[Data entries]
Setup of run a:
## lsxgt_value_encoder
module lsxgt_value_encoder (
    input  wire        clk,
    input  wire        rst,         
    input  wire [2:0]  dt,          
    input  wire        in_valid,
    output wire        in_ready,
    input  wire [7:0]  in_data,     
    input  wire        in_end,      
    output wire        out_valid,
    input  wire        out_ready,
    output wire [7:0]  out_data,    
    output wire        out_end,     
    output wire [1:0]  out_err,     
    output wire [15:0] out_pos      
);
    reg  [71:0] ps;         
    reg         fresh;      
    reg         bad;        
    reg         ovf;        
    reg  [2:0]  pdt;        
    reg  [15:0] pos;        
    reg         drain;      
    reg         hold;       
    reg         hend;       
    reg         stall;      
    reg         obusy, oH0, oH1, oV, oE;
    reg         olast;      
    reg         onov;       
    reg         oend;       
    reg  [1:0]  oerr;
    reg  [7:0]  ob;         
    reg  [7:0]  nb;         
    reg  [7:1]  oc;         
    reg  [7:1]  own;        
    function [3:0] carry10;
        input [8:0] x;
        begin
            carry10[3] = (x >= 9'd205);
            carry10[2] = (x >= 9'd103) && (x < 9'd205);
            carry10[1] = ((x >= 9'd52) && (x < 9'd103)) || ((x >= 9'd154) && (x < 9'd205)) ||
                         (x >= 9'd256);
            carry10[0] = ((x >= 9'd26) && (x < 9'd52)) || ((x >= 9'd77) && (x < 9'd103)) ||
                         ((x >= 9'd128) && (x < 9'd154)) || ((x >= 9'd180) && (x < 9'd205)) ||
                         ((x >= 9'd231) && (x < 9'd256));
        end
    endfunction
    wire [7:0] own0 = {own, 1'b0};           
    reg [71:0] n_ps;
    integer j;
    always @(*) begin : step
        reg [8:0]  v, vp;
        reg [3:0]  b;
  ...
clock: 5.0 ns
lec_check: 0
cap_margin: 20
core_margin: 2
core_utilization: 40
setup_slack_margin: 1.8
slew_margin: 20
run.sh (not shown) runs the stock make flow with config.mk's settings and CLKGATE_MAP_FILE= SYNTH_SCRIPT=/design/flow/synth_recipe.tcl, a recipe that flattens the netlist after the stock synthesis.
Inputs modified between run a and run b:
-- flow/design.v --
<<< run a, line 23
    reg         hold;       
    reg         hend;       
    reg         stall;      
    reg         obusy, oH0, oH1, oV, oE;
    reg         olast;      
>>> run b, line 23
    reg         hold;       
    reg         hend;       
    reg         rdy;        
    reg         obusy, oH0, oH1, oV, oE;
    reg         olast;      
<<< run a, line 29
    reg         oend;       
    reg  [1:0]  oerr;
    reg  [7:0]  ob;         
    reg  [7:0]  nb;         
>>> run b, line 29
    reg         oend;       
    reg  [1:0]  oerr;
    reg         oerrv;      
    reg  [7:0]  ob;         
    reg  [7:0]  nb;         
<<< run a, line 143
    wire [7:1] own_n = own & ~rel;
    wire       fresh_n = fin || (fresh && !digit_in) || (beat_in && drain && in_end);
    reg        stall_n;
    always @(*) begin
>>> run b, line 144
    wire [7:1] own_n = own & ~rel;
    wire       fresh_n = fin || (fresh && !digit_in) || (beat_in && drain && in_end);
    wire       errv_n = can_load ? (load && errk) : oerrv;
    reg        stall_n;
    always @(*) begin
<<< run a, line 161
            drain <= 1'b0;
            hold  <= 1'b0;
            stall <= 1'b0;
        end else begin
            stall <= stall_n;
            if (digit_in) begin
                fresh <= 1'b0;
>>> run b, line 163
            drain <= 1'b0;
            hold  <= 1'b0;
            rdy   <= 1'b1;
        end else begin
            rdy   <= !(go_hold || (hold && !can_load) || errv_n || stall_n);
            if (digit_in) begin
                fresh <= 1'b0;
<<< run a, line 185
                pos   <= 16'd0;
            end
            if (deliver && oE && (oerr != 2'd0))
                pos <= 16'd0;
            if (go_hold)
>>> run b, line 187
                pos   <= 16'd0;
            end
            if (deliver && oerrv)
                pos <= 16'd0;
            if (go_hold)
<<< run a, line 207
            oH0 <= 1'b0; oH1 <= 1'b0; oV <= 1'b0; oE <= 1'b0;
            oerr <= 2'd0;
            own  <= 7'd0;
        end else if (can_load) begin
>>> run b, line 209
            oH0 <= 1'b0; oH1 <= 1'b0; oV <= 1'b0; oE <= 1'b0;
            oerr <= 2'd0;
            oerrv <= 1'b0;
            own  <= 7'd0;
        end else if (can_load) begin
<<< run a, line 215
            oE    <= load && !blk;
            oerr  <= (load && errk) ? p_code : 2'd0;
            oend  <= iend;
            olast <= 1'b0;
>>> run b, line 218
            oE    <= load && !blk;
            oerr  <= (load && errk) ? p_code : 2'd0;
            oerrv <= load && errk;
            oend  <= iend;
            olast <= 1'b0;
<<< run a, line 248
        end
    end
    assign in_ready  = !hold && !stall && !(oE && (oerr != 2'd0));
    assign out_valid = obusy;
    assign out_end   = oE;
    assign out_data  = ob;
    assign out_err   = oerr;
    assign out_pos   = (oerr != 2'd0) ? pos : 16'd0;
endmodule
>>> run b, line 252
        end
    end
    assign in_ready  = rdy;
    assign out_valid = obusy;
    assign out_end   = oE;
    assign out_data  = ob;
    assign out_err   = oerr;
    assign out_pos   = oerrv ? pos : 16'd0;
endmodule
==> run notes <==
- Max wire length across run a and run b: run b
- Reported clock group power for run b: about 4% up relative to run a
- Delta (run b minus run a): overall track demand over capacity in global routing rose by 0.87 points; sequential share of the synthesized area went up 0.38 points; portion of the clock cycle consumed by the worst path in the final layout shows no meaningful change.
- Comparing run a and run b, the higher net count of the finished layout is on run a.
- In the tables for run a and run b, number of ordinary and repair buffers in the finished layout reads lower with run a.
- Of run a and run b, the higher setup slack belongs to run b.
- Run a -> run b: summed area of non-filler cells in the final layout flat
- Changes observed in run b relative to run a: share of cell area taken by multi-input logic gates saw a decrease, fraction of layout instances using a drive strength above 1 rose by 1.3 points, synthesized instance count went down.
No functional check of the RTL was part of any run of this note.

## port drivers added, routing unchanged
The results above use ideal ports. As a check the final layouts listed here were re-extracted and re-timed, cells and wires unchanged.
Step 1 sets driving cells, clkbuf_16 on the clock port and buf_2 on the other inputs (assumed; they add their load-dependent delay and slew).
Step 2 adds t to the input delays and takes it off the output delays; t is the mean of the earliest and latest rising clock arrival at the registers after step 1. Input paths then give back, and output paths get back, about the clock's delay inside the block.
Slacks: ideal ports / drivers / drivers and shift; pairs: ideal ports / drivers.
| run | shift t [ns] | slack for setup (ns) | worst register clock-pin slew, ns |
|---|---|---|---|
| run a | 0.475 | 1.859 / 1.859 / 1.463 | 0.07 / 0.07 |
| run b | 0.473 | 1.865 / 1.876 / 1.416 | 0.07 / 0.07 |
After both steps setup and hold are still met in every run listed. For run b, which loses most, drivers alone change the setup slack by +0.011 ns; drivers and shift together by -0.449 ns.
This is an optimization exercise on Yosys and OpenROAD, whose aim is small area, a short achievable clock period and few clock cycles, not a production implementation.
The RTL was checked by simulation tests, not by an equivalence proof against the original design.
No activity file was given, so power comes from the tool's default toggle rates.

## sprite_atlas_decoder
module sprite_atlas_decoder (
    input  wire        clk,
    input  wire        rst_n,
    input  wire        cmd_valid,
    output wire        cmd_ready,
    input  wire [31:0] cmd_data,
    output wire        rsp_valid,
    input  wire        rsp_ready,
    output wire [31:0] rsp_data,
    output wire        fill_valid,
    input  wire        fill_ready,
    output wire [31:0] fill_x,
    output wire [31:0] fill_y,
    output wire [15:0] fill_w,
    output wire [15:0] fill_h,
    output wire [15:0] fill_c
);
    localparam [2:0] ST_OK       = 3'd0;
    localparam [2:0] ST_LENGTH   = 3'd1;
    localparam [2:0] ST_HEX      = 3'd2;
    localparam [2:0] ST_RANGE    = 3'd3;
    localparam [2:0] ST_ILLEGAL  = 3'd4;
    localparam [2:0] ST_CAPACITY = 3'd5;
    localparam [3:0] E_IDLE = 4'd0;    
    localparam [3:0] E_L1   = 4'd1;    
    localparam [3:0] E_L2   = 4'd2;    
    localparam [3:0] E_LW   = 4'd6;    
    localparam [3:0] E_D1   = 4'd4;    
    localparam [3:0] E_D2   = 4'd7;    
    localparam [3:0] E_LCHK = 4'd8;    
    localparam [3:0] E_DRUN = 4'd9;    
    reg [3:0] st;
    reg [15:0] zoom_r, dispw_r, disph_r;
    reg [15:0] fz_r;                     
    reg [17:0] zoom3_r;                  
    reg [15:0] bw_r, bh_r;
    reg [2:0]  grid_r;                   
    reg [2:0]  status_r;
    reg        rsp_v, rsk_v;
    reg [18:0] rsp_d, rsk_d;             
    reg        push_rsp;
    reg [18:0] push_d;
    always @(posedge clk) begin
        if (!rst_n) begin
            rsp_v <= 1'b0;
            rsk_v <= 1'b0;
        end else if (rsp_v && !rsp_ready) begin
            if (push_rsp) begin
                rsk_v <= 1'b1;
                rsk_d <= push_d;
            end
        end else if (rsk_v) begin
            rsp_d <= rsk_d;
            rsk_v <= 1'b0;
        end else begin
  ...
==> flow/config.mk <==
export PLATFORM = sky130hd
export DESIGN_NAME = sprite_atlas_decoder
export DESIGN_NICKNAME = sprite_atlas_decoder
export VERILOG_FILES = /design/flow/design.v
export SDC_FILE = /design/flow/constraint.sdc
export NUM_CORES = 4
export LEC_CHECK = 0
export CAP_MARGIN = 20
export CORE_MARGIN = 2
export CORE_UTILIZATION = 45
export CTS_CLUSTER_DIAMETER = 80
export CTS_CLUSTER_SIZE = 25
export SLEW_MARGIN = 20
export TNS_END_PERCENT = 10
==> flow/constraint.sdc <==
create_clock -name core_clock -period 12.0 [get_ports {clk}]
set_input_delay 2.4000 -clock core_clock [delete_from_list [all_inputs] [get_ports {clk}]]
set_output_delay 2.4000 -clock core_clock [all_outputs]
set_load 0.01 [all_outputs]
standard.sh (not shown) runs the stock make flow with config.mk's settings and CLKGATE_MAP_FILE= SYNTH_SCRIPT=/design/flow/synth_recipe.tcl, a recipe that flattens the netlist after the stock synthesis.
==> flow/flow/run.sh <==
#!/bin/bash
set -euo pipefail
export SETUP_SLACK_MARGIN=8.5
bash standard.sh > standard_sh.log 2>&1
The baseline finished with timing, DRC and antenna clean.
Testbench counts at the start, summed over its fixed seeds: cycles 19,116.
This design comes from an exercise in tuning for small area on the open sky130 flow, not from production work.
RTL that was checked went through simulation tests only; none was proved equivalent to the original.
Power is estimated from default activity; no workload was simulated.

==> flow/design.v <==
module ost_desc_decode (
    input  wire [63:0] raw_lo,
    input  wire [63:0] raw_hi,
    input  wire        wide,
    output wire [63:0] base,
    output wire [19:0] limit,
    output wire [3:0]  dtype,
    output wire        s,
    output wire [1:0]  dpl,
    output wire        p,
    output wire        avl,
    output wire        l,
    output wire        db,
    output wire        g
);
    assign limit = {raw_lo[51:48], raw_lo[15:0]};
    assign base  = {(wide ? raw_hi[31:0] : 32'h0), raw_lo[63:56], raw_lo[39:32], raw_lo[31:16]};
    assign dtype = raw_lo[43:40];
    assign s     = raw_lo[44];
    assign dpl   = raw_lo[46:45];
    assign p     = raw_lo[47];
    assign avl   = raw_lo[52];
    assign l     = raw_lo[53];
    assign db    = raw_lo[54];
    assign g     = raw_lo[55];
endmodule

---

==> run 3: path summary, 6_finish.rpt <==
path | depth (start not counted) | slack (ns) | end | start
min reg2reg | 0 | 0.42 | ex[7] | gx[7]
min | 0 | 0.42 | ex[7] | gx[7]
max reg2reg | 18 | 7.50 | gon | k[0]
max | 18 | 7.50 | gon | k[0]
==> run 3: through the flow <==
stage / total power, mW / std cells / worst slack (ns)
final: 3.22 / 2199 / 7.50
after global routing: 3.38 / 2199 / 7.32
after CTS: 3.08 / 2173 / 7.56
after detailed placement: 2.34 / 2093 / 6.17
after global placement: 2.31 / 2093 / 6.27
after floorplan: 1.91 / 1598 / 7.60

---

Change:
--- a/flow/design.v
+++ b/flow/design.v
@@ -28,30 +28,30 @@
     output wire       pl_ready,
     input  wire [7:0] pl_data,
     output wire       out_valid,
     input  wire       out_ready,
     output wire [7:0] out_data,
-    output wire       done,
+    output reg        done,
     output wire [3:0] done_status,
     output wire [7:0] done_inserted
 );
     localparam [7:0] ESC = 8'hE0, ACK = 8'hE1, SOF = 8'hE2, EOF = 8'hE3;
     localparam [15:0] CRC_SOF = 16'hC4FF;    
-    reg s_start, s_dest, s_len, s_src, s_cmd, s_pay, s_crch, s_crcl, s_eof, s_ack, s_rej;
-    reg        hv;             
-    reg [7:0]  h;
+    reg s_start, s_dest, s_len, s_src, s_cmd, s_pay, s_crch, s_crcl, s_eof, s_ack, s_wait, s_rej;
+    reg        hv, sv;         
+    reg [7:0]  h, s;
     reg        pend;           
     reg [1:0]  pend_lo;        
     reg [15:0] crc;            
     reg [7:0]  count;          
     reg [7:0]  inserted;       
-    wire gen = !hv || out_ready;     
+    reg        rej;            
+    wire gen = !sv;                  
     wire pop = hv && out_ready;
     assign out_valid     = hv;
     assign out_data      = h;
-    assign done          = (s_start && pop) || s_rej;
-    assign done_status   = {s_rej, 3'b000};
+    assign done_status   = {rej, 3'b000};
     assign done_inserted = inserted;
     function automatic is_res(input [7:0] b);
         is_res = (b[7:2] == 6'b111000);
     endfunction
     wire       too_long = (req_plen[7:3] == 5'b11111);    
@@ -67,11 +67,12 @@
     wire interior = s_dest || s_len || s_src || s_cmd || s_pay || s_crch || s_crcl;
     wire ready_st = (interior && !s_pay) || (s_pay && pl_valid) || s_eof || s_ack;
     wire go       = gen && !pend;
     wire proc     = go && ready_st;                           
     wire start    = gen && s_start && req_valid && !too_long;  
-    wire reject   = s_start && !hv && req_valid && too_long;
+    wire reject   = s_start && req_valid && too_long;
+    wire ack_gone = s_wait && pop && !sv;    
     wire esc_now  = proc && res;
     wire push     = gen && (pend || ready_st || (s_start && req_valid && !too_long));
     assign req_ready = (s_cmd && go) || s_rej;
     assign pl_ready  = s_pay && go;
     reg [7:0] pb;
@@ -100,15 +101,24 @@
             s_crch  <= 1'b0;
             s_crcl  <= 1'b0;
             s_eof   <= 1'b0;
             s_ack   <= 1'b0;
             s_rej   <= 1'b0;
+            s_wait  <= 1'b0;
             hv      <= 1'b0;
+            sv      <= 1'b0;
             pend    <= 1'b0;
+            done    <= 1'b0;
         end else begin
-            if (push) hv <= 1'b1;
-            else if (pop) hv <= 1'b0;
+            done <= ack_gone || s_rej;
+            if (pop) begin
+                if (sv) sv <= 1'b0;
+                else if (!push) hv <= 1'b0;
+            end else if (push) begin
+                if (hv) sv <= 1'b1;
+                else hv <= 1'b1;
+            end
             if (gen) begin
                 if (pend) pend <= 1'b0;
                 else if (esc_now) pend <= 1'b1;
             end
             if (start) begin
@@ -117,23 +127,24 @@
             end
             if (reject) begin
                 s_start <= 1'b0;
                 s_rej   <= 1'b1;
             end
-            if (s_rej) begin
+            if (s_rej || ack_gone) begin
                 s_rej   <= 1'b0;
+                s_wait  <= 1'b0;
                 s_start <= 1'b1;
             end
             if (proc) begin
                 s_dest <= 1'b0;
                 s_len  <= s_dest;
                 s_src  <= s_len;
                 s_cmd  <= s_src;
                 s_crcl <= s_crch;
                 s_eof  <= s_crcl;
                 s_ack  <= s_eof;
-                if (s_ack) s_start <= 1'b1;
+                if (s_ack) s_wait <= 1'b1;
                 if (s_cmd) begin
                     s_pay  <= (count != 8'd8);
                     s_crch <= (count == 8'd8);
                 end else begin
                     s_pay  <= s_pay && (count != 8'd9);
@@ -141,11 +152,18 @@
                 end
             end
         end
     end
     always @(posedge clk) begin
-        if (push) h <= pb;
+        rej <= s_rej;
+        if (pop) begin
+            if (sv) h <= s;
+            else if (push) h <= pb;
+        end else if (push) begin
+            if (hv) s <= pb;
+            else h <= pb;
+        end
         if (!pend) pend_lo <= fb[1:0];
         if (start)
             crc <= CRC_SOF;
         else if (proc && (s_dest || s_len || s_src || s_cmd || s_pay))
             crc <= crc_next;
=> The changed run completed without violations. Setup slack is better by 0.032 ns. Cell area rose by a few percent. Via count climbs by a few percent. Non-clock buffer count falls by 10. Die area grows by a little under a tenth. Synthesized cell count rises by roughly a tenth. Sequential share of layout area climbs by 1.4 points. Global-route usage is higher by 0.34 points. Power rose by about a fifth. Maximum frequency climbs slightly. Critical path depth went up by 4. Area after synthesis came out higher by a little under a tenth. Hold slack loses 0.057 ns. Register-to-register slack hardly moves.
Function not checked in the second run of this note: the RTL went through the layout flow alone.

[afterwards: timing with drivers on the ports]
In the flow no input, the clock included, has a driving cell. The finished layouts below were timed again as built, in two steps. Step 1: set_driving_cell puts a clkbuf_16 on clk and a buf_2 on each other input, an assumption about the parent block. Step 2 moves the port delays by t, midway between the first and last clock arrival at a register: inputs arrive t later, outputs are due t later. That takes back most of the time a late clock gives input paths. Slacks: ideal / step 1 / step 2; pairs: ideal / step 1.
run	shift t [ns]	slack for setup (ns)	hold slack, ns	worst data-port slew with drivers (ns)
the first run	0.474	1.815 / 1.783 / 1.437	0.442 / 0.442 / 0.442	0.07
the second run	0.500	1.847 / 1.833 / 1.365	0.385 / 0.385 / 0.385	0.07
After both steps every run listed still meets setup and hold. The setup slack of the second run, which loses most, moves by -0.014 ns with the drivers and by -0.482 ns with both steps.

> _Problem to work on_: All lines of the entries above where "layouts" turns up should be reported.

> _Exercise response_:
The results above use ideal ports. As a check the final layouts listed here were re-extracted and re-timed, cells and wires unchanged.
In the flow no input, the clock included, has a driving cell. The finished layouts below were timed again as built, in two steps. Step 1: set_driving_cell puts a clkbuf_16 on clk and a buf_2 on each other input, an assumption about the parent block. Step 2 moves the port delays by t, midway between the first and last clock arrival at a register: inputs arrive t later, outputs are due t later. That takes back most of the time a late clock gives input paths. Slacks: ideal / step 1 / step 2; pairs: ideal / step 1.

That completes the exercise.